<file path="config.mk">
export PLATFORM = sky130hd
export DESIGN_NAME = layer_compositor
export DESIGN_NICKNAME = d
export VERILOG_FILES = /design/src/rtl/compositor_pkg.sv /design/src/rtl/comp_src_select.sv /design/src/rtl/layer_compositor.sv
export SDC_FILE = /design/constraint.sdc
export NUM_CORES = 1
export LEC_CHECK = 0
export BUFFER_PORTS_ARGS = -buffer_cell sky130_fd_sc_hd__buf_2
export CAP_MARGIN = 30
export CORE_MARGIN = 2
export CORE_UTILIZATION = 34
export CTS_CLUSTER_SIZE = 30
export DETAILED_ROUTE_END_ITERATION = 10
export PLACE_DENSITY = 0.69
export SYNTH_ARGS = -nofsm -noshare
export SYNTH_HDL_FRONTEND = slang
export SYNTH_HIERARCHICAL = 1
export SYNTH_SLANG_ARGS = --single-unit
export TNS_END_PERCENT = 5
</file>
<file path="constraint.sdc">
create_clock -name Clk50 -period 5.4 [get_ports Clk50]
set_clock_uncertainty 0.1 [all_clocks]
set_input_delay 1.08 -clock Clk50 [delete_from_list [all_inputs] [get_ports Clk50]]
set_output_delay 1.08 -clock Clk50 [all_outputs]
set_load 0.02 [all_outputs]
</file>
<file path="src/rtl/compositor_pkg.sv">
// compositor_pkg: FSM state, pipeline sideband record, transparent index and pixel unpack helper
package compositor_pkg;
  localparam int TRANSPARENT = 0;
  typedef enum logic [1:0] {IDLE, RUN, DRAIN} state_t;
  typedef struct packed {
    logic [9:0] x;
    logic [9:0] y;
    logic [3:0] layer;
    logic       hit;
    logic [3:0] sub;
  } sideband_t;
  // Pixels are packed MSB-first: sub-index k=0 is the top pix_w bits of the word.
  function automatic logic [7:0] unpack(input logic [63:0] word, input int word_w, input int pix_w, input logic [3:0] k);
    return 8'(word >> (word_w - (int'(k) + 1) * pix_w)) & 8'((1 << pix_w) - 1);
  endfunction
endpackage

</file>
<file path="src/rtl/comp_src_select.sv">
// comp_src_select: priority select of the lowest-index drawing source on the requested layer
// ports: draw/layers/addrs packed per source, layer to match; hit and the winning address out
module comp_src_select #(
  parameter int NUM_SOURCES = 12,
  parameter int LAYER_W = 2,
  parameter int SRC_ADDR_W = 18
) (
  input  logic [NUM_SOURCES-1:0]            draw,
  input  logic [NUM_SOURCES*LAYER_W-1:0]    layers,
  input  logic [NUM_SOURCES*SRC_ADDR_W-1:0] addrs,
  input  logic [LAYER_W-1:0]                layer,
  output logic                              hit,
  output logic [SRC_ADDR_W-1:0]             addr
);
  // Scanning downwards lets the lowest matching index overwrite last.
  always_comb begin
    hit = 1'b0;
    addr = '0;
    for (int i = NUM_SOURCES - 1; i >= 0; i--)
      if (draw[i] && layers[i*LAYER_W +: LAYER_W] == layer) begin
        hit = 1'b1;
        addr = addrs[i*SRC_ADDR_W +: SRC_ADDR_W];
      end
  end
endmodule

</file>
<file path="src/rtl/layer_compositor.sv">
// layer_compositor: renders one display line, layer by layer back to front, into the frame buffer
// ports: Clk50/Reset (async active-low); line_req/line_y request, busy/line_done/overrun status;
//        WriteX/WriteY/write_layer drive the sources, src_* return hits; rom_addr/rom_q sprite ROM;
//        fb_* registered frame-buffer write port
module layer_compositor
  import compositor_pkg::*;
#(
  parameter int NUM_SOURCES = 12,
  parameter int NUM_LAYERS = 4,
  parameter int LAYER_W = 2,
  parameter int H_ACTIVE = 640,
  parameter int V_ACTIVE = 480,
  parameter int SRC_ADDR_W = 18,
  parameter int PIX_W = 4,
  parameter int WORD_W = 16,
  parameter int ROM_LAT = 1,
  parameter int BG_INDEX = 4,
  localparam int PPW = WORD_W / PIX_W,
  localparam int SH = $clog2(PPW),
  localparam int RA_W = SRC_ADDR_W - SH
) (
  input  logic                              Clk50,
  input  logic                              Reset,
  input  logic                              line_req,
  input  logic [9:0]                        line_y,
  output logic                              busy,
  output logic                              line_done,
  output logic                              overrun,
  output logic [9:0]                        WriteX,
  output logic [9:0]                        WriteY,
  output logic [LAYER_W-1:0]                write_layer,
  input  logic [NUM_SOURCES-1:0]            src_draw,
  input  logic [NUM_SOURCES*LAYER_W-1:0]    src_layer,
  input  logic [NUM_SOURCES*SRC_ADDR_W-1:0] src_addr,
  output logic [RA_W-1:0]                   rom_addr,
  input  logic [WORD_W-1:0]                 rom_q,
  output logic                              fb_we,
  output logic [9:0]                        fb_x,
  output logic [9:0]                        fb_y,
  output logic [PIX_W-1:0]                  fb_data,
  output logic                              fb_select
);
  state_t state, state_n;
  logic [9:0] x, y;
  logic [LAYER_W-1:0] layer;
  logic [2:0] dcnt;
  logic bad_done, accept, line_ok, issue, x_last, last_pix, drain_end, sel_hit, opaque;
  logic [SRC_ADDR_W-1:0] sel_addr;
  logic [ROM_LAT:0] vld;
  sideband_t sb [ROM_LAT+1];
  logic [PIX_W-1:0] pix;

  comp_src_select #(.NUM_SOURCES(NUM_SOURCES), .LAYER_W(LAYER_W), .SRC_ADDR_W(SRC_ADDR_W)) u_sel (
    .draw(src_draw), .layers(src_layer), .addrs(src_addr), .layer(layer), .hit(sel_hit), .addr(sel_addr)
  );

  assign WriteX = x;
  assign WriteY = y;
  assign write_layer = layer;
  assign issue = state == RUN;
  assign x_last = x == 10'(H_ACTIVE - 1);
  assign last_pix = x_last && layer == LAYER_W'(NUM_LAYERS - 1);
  // The last write leaves the pipeline ROM_LAT+2 cycles after the final issue.
  assign drain_end = state == DRAIN && dcnt == 3'(ROM_LAT + 1);
  assign accept = line_req && !busy;
  assign line_ok = line_y < 10'(V_ACTIVE);

  always_ff @(posedge Clk50 or negedge Reset)
    if (!Reset) state <= IDLE;
    else state <= state_n;

  always_comb begin
    state_n = state;
    if (accept) state_n = line_ok ? RUN : IDLE;
    else if (issue && last_pix) state_n = DRAIN;
    else if (drain_end) state_n = IDLE;
  end

  // busy drops in the line_done cycle so a back-to-back request is accepted there.
  always_comb begin
    busy = issue || (state == DRAIN && !drain_end);
    line_done = drain_end || bad_done;
  end

  always_ff @(posedge Clk50 or negedge Reset)
    if (!Reset) begin
      x <= '0;
      y <= '0;
      layer <= '0;
      dcnt <= '0;
      bad_done <= 1'b0;
      overrun <= 1'b0;
    end else begin
      bad_done <= accept && !line_ok;
      overrun <= overrun || (line_req && busy);
      dcnt <= state == DRAIN ? dcnt + 3'd1 : 3'd0;
      if (accept && line_ok) begin
        y <= line_y;
        x <= '0;
        layer <= '0;
      end else if (issue) begin
        x <= x_last ? 10'd0 : x + 10'd1;
        layer <= x_last ? layer + 1'b1 : layer;
      end
    end

  // Sideband shifts alongside the ROM so sb[ROM_LAT] lines up with rom_q.
  always_ff @(posedge Clk50 or negedge Reset)
    if (!Reset) begin
      vld <= '0;
      rom_addr <= '0;
      for (int i = 0; i <= ROM_LAT; i++) sb[i] <= '0;
    end else begin
      vld <= {vld[ROM_LAT-1:0], issue};
      sb[0] <= '{x: x, y: y, layer: 4'(layer), hit: sel_hit && issue, sub: 4'(sel_addr % PPW)};
      for (int i = 1; i <= ROM_LAT; i++) sb[i] <= sb[i-1];
      if (issue) rom_addr <= RA_W'(sel_addr >> SH);
    end

  assign pix = PIX_W'(unpack(64'(rom_q), WORD_W, PIX_W, sb[ROM_LAT].sub));
  assign opaque = sb[ROM_LAT].hit && pix != PIX_W'(TRANSPARENT);

  always_ff @(posedge Clk50 or negedge Reset)
    if (!Reset) begin
      fb_we <= 1'b0;
      fb_x <= '0;
      fb_y <= '0;
      fb_data <= '0;
      fb_select <= 1'b0;
    end else begin
      fb_we <= vld[ROM_LAT] && (opaque || sb[ROM_LAT].layer == 4'd0);
      if (vld[ROM_LAT]) begin
        fb_x <= sb[ROM_LAT].x;
        fb_y <= sb[ROM_LAT].y;
        fb_select <= sb[ROM_LAT].y[0];
        fb_data <= opaque ? pix : PIX_W'(BG_INDEX);
      end
    end
endmodule

</file>
==> results of run 1 <==
cell usage after synthesis (2+ instances only):
| cell | n |
|---|---|
| nand2_1 | 146 |
| dfrtp_1 | 122 |
| nand3_1 | 46 |
| nor2_1 | 46 |
| a21oi_1 | 34 |
| o31ai_1 | 31 |
| xnor2_1 | 26 |
| o21ai_0 | 21 |
| buf_2 | 20 |
| mux2_2 | 20 |
| nor3_1 | 18 |
| a211oi_1 | 17 |
| a22oi_1 | 17 |
| clkbuf_1 | 17 |
| and3_1 | 15 |
| a2111oi_1 | 10 |
| buf_6 | 9 |
| inv_1 | 9 |
| ha_1 | 6 |
| xor2_1 | 6 |
| a2111oi_0 | 5 |
| buf_1 | 5 |
| mux4_2 | 4 |
| o211ai_1 | 4 |
| nand2b_1 | 3 |
| nand3b_1 | 3 |
| nand4_1 | 3 |
| a311oi_1 | 2 |
| and2_1 | 2 |
| and4_1 | 2 |
| mux2i_1 | 2 |
| nand3_2 | 2 |
| nor3b_1 | 2 |
| nor4_1 | 2 |
| o2111ai_1 | 2 |
| o21ai_1 | 2 |
| o21bai_1 | 2 |
| o22ai_1 | 2 |
sequential cells by signal, indices dropped and copies added (netlist names):
register	flops
vld	2
WriteY	10
dcnt	3
fb_x	10
fb_y	10
write_layer	2
bad_done	1
state	2
sb	50
overrun	1
fb_we	1
fb_data	4
rom_addr	16
WriteX	10
cells in the final DEF (no fill, tap or decap), drive strengths merged, types with 18 or more instances in the layout:
cell type / n
buf: 356
nor3: 18
mux2: 20
xnor2: 26
o21ai: 23
a21oi: 34
o31ai: 31
nor2: 47
nand3: 48
clkbuf: 18
a211oi: 18
dfrtp: 122
nand2: 146
worst max-delay path by stage:
stage / start / to / slack [ns] / cells after the start
after global routing: write_layer[0] / rom_addr[0] / 1.51 / 8
after CTS: write_layer[1] / rom_addr[0] / 1.84 / 8
after detailed placement: src_layer[9] / rom_addr[0] / 1.62 / 9
after floorplan: src_layer[8] / rom_addr[10] / 2.65 / 10
final: write_layer[1] / rom_addr[0] / 1.80 / 8
after global placement: src_layer[9] / sb[29] / 1.48 / 7
per-stage QoR:
stage                     setup slack, ns  total power (µW)
after detailed placement             1.62              2910
after floorplan                      2.65              2320
final                                1.80              4030
after CTS                            1.84              4050
after global placement               1.48              2860
after global routing                 1.51              4250
logic make-up after synthesis:
group                      Yosys count  synth area share (%)
DFF                                122                  46.4
buffers and inverters               62                  5.00
and+or+nand+nor                    297                  20.2
muxes                               26                  5.10
xor gates and xnor gates            32                  4.26
AOI/OAI and AO/OA                  166                  17.9
adders and majority gates            6                  1.14
routing by layer:
layer | GRT usage (%) | wire, µm | vias up
li1 | - | - | 3197
met1 | 31.5 | 10500 | 3352
met2 | 44.5 | 13700 | 350
met3 | 5.67 | 1940 | 38
met4 | 7.61 | 617 | 2
met5 | 0 | 11 | -
critical path: cells and delay by family, from the launching register on:
| kind | cells | cell delay (ns) |
|---|---|---|
| flip-flops | 1 | 0.85 |
| AO/OA/AOI/OAI | 2 | 0.94 |
| AND/OR/NAND/NOR | 5 | 1.37 |
| XOR/XNOR | 1 | 0.21 |
area by class of cell:
type,instances,area [µm²]
clock buffer,18,429
tap,260,325
antenna,3,7.51
inverter,10,37.5
multi-input combinational,527,3200
fill,1840,9800
sequential,122,3050
timing repair buffer,356,1820
clock inverter,14,159
where the power goes:
group          internal [µW]  leakage, µW  switching [µW]
sequential              1170      0.00158             164
combinational            594      0.00278             978
clock                    690     0.000288             430
total                   2460      0.00465            1570
==> results by group, run 1 <==
Timing
  – Final Critical Period: 3.60 ns
  – Setup TNS: 0 ns
  – Fin crit share: 66.6%
  – Hold Worst Slack: 0.244 ns
  – Endpoints failing setup: 0
  – Final hold violations: 0
  – RSZ-0062 raised after global routing: false
  – Slew HR: 29.3%
  – Fmax: 0.278 GHz
  – Max Slew Vio Count: 0
  – Worst-Margin Slew: 1.06 ns

Setup path
  – R2R setup slack: 1.80 ns
  – Crit-path slowest cell: dfrtp_1
  – Reg2reg end: rom_addr[0]
  – CP Capture Type: flop
  – Worst path most repeated cell: nand2_1
  – RR Startpoint: write_layer[1]
  – Worst Reg-to-Reg Cells: 8
  – CP peak stage delay: 0.85 ns
  – Largest fanout on the critical path: 18
  – Critical Path Start Type: flop
  – Arr. time, crit path: roughly 3.8 ns
  – Worst Path Required: roughly 5.6 ns
  – Setup Crit Path Kind: flop to flop
  – Crit path cell chain: xnor2_1, nand3_2, and2_0, nand2_1, a2111oi_0, o31ai_1, nand2_1, nand2_1

Clocking
  – Hold buffers post-CTS: 0
  – H-tree depth: 4
  – Clock tree root buffer cell: clkbuf_16
  – Post-CTS Setup Repair Bufs: 0
  – Clock-pin slew on the worst setup and hold paths: 0.06 ns
  – Clock Sinks: 122
  – Post-CTS sizing: 0
  – Bufs on Longest Clock Path: 2
  – CTS tree: done
  – Worst-Skew Late Latency: 0.40 ns
  – CTS buffer count: 17

Placement
  – PortBufs: 347
  – GPL Wtd Cong: roughly 0.97
  – Placed instance area: 8440 µm²
  – Number of instances in the placed design: 1275
  – Hpwl dp: 21.5 mm

Die
  – Die area: 20500 µm²
  – Std-Cell Rows: 50
  – Num ports: 348
  – Die width: 143 µm
  – Initial Utilization: 35.0%
  – Die height: 143 µm
  – Core Footprint: 18800 µm²

Finish
  – Utilization after layout: 48.0%
  – Area grow syn2layout: 37.3%
  – Design area: 9030 µm²
  – Share of layout cells above drive strength 1: 39.9%
  – Layout Cells excl Fill: 1310
  – NumNets Final: 1321

Synthesis
  – Area leader, netlist: dfrtp_1
  – Synthesized area: 6580 µm²
  – Post-Syn Instances: 711
  – Avg Cell Area, Syn: 9.26 µm²
  – Async set or reset register ratio after synthesis: 100%
  – Seq/Total Area, Yosys: between 40% and 50%
  – Synth warn: 6
  – Number of synthesized flops with an enable pin: 0
  – Top cell type's share of synthesized area: 46.4%
  – Synth area leaders: dfrtp_1, nand2_1, o31ai_1
  – Post-synth top flop: dfrtp_1
  – Netlist cell types: 64
  – Post-synthesis sequential element count: 122
  – Synthesized net count: roughly 1000

Route
  – Total vias in the final route: 6939
  – Drt wl/cell: 20.5 µm
  – Routed wire length: 26.8 mm
  – First DRT Iteration DRCs: around 350
  – Drt first pass iters: 5
  – Post-route ant nets: 0
  – Via-to-Cell Ratio: between 5 and 6
  – DR DRC count: 0

Global routing
  – First-pass GRT wire length: 39.4 mm
  – Largest net degree at the start of global routing: 47
  – Vias in the first global route: 6808
  – GRT overflow: 0
  – Total track usage: 25.5%
  – Initial antenna violation count: 4

Worst hold path
  – Hold Crit Start: sb[54]
  – Worst hold path depth: 0
  – Hold Path Class: flop to flop
  – Hold path endpoint: sb[25]

Run
  – Max-Cap Viols: 0

Status
  – Status: completed

Power and ir drop
  – Leakage: 0.00465 µW
  – VDD IR max: 0.216 mV
  – Pwr Density: 446 nW/µm²
Note: power is estimated with default switching activity, not from simulation.
==> inputs of run 2 (changes only) <==
PLACE_DENSITY = 0.72   (was 0.69)
clock period = 3.15 ns   (was 5.4 ns; I/O delays follow)
==> run 2 against run 1 <==
Count of clock-buffer cells in the layout stayed put. Design area is 2.6% higher. First-iteration DRC count is 19% higher. Worst hold slack worse by 0.088 ns. Non-clock buffer count is 25 higher. Combinational power is 78% higher. Sequential power is 71% higher. Maximum frequency is 26% higher. Utilization is 1.2 points higher. Cell count is 2.0% higher.
==> results by group, run 2 (synthesis results as in run 1) <==
Timing
  – Fin crit share: 90.8%
  – Fmax: around 0.35 GHz
  – Endpoints failing setup: 0
  – Setup TNS: 0 ns
  – Hold Worst Slack: 0.155 ns
  – Final Critical Period: 2.86 ns
  – RSZ-0062 raised after global routing: false
  – Slew HR: 46.6%
  – Worst-Margin Slew: 0.801 ns
  – Final hold violations: 0
  – Max Slew Vio Count: 0

Die
  – Die height: ~140 µm
  – Initial Utilization: 35.0%
  – Die area: 20500 µm²
  – Core Footprint: 18800 µm²
  – Die width: 143 µm
  – Num ports: 348
  – Std-Cell Rows: 50

Power and ir drop
  – Pwr Density: 767 nW/µm²
  – Leakage: between 0.004 and 0.005 µW
  – VDD IR max: roughly 0.32 mV

Route
  – DR DRC count: 0
  – Via-to-Cell Ratio: 5.28
  – Drt wl/cell: ~20 µm
  – First DRT Iteration DRCs: 414
  – Post-route ant nets: 0
  – Routed wire length: between 20 and 30 mm
  – Drt first pass iters: 5
  – Total vias in the final route: 7050

Placement
  – PortBufs: 347
  – GPL Wtd Cong: between 1 and 1.5
  – Hpwl dp: 21.5 mm

Clocking
  – Clock Sinks: 122
  – Clock tree root buffer cell: clkbuf_16
  – CTS buffer count: 17
  – Worst-Skew Late Latency: 0.41 ns
  – Bufs on Longest Clock Path: 2
  – Clock-pin slew on the worst setup and hold paths: 0.06 ns
  – H-tree depth: 4
  – Post-CTS Setup Repair Bufs: 0
  – CTS tree: done

Setup path
  – Arr. time, crit path: 3.07 ns
  – CP Capture Type: flop
  – R2R setup slack: 0.29 ns
  – Critical Path Start Type: flop
  – Worst Path Required: around 3.4 ns
  – Setup Crit Path Kind: flop to flop
  – RR Startpoint: write_layer[0]
  – Reg2reg end: rom_addr[1]
  – Worst Reg-to-Reg Cells: 9
  – Largest fanout on the critical path: 12

Finish
  – Share of layout cells above drive strength 1: 41.6%
  – Area grow syn2layout: 40.8%
  – Fill count: 1769
  – Max reg flops: 50
  – Most frequent cells in the layout: buf_2, nand2_1, dfrtp_1
  – Reg with most FFs: sb
  – NumNets Final: 1346
  – Biggest regs: sb: 50 flops, rom_addr: 16 flops
  – Commonest non-fill, non-tap cell in the layout: buf_2

Global routing
  – Initial antenna violation count: 4
  – Largest net degree at the start of global routing: 55
  – First-pass GRT wire length: 39.5 mm
  – Vias in the first global route: 7006
  – Total track usage: 25.9%
  – GRT overflow: 0

Worst hold path
  – Hold Path Class: primary input to async pin

Run
  – Max-Cap Viols: 0

Status
  – Status: completed
==> run 2: changes by cell type in the layout (fill, tap and decap cells not counted), sizes merged <==
cell / before / now
buf: 356 / 381
bufinv: 2 / 3
clkinv: 5 / 4
diode: 3 / 4
==> run 2: per-stage QoR <==
step                cells  util [%]  power [µW]  setup WS [ns]  instance area, µm²
finish               1336      49.2        7110          0.289                9270
global route         1335      49.2        7490         0.0993                9260
CTS                  1332      49.1        7120          0.173                9250
detailed placement   1300      45.9        5080          0.166                8640
global placement     1298      45.8        5030          0.139                8620
floorplan             711         -        3980          0.844                6580
==> run 2: worst max-delay path, stage by stage, from the launching register on <==
cell       delay (ns)
dfrtp_1          0.51
xnor2_1          0.20
and3_1           0.40
buf_4            0.27
a21oi_1          0.29
nand2_1          0.10
a2111oi_1        0.60
o31ai_1          0.15
nand2_1          0.09
nand2_1          0.05
==> run 2: final cells by class <==
type,count,area [µm²],share of cell area (%)
multi-input combinational,527,3200,34.6
sequential,122,3050,32.9
timing repair buffer,381,2020,21.8
clock buffer,18,429,4.63
tap,260,325,3.51
clock inverter,14,186,2.01
inverter,10,37.5,0.405
antenna,4,10.0,0.108
==> run 2: how the worst max path moves through the flow <==
stage / from / to / slack, ns / depth (start not counted)
after floorplan: write_layer[0] / rom_addr[14] / 0.84 / 10
after global placement: src_layer[21] / rom_addr[1] / 0.14 / 10
after detailed placement: src_layer[21] / rom_addr[1] / 0.17 / 10
after CTS: write_layer[0] / rom_addr[1] / 0.17 / 10
after global routing: write_layer[0] / rom_addr[1] / 0.1 / 9
final: write_layer[0] / rom_addr[1] / 0.29 / 9
==> run 2: layer usage <==
layer	part of all wire, %	track usage, %	up-vias
met4	3.1	11.6	2
met1	40	32.2	3368
met5	0.048	0	-
met3	7.2	5.23	59
met2	50	43.3	372
li1	-	-	3249
==> run 2: repair_timing <==
action	in CTS	in global routing
setup endpoints to repair	0	2
resized for setup	0	2
hold buffers	0	0
==> run 2: where the power goes <==
| part | total, µW | internal (µW) | switching (µW) |
|---|---|---|---|
| sequential | 2290 | 2010 | 281 |
| clock | 2010 | 1270 | 749 |
| combinational | 2800 | 1100 | 1700 |
==> inputs of run 3 (changes only) <==
CORE_ASPECT_RATIO = 0.8   (was default)
==> run 3 against run 2 <==
Combinational power down 3%. Count of clock-buffer cells in the layout is 1 lower. Critical endpoint is now rom_addr[9]. Wire length fell by 1.8%. Highest routed layer is now met4. Power fell by 3.0%.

━━━━

What the task asks for is a word-for-word repeat of the lines above, from the first through the one containing "typedef struct packed".

<file path="config.mk">
export PLATFORM = sky130hd
export DESIGN_NAME = layer_compositor
export DESIGN_NICKNAME = d
export VERILOG_FILES = /design/src/rtl/compositor_pkg.sv /design/src/rtl/comp_src_select.sv /design/src/rtl/layer_compositor.sv
export SDC_FILE = /design/constraint.sdc
export NUM_CORES = 1
export LEC_CHECK = 0
export BUFFER_PORTS_ARGS = -buffer_cell sky130_fd_sc_hd__buf_2
export CAP_MARGIN = 30
export CORE_MARGIN = 2
export CORE_UTILIZATION = 34
export CTS_CLUSTER_SIZE = 30
export DETAILED_ROUTE_END_ITERATION = 10
export PLACE_DENSITY = 0.69
export SYNTH_ARGS = -nofsm -noshare
export SYNTH_HDL_FRONTEND = slang
export SYNTH_HIERARCHICAL = 1
export SYNTH_SLANG_ARGS = --single-unit
export TNS_END_PERCENT = 5
</file>
<file path="constraint.sdc">
create_clock -name Clk50 -period 5.4 [get_ports Clk50]
set_clock_uncertainty 0.1 [all_clocks]
set_input_delay 1.08 -clock Clk50 [delete_from_list [all_inputs] [get_ports Clk50]]
set_output_delay 1.08 -clock Clk50 [all_outputs]
set_load 0.02 [all_outputs]
</file>
<file path="src/rtl/compositor_pkg.sv">
// compositor_pkg: FSM state, pipeline sideband record, transparent index and pixel unpack helper
package compositor_pkg;
  localparam int TRANSPARENT = 0;
  typedef enum logic [1:0] {IDLE, RUN, DRAIN} state_t;
  typedef struct packed {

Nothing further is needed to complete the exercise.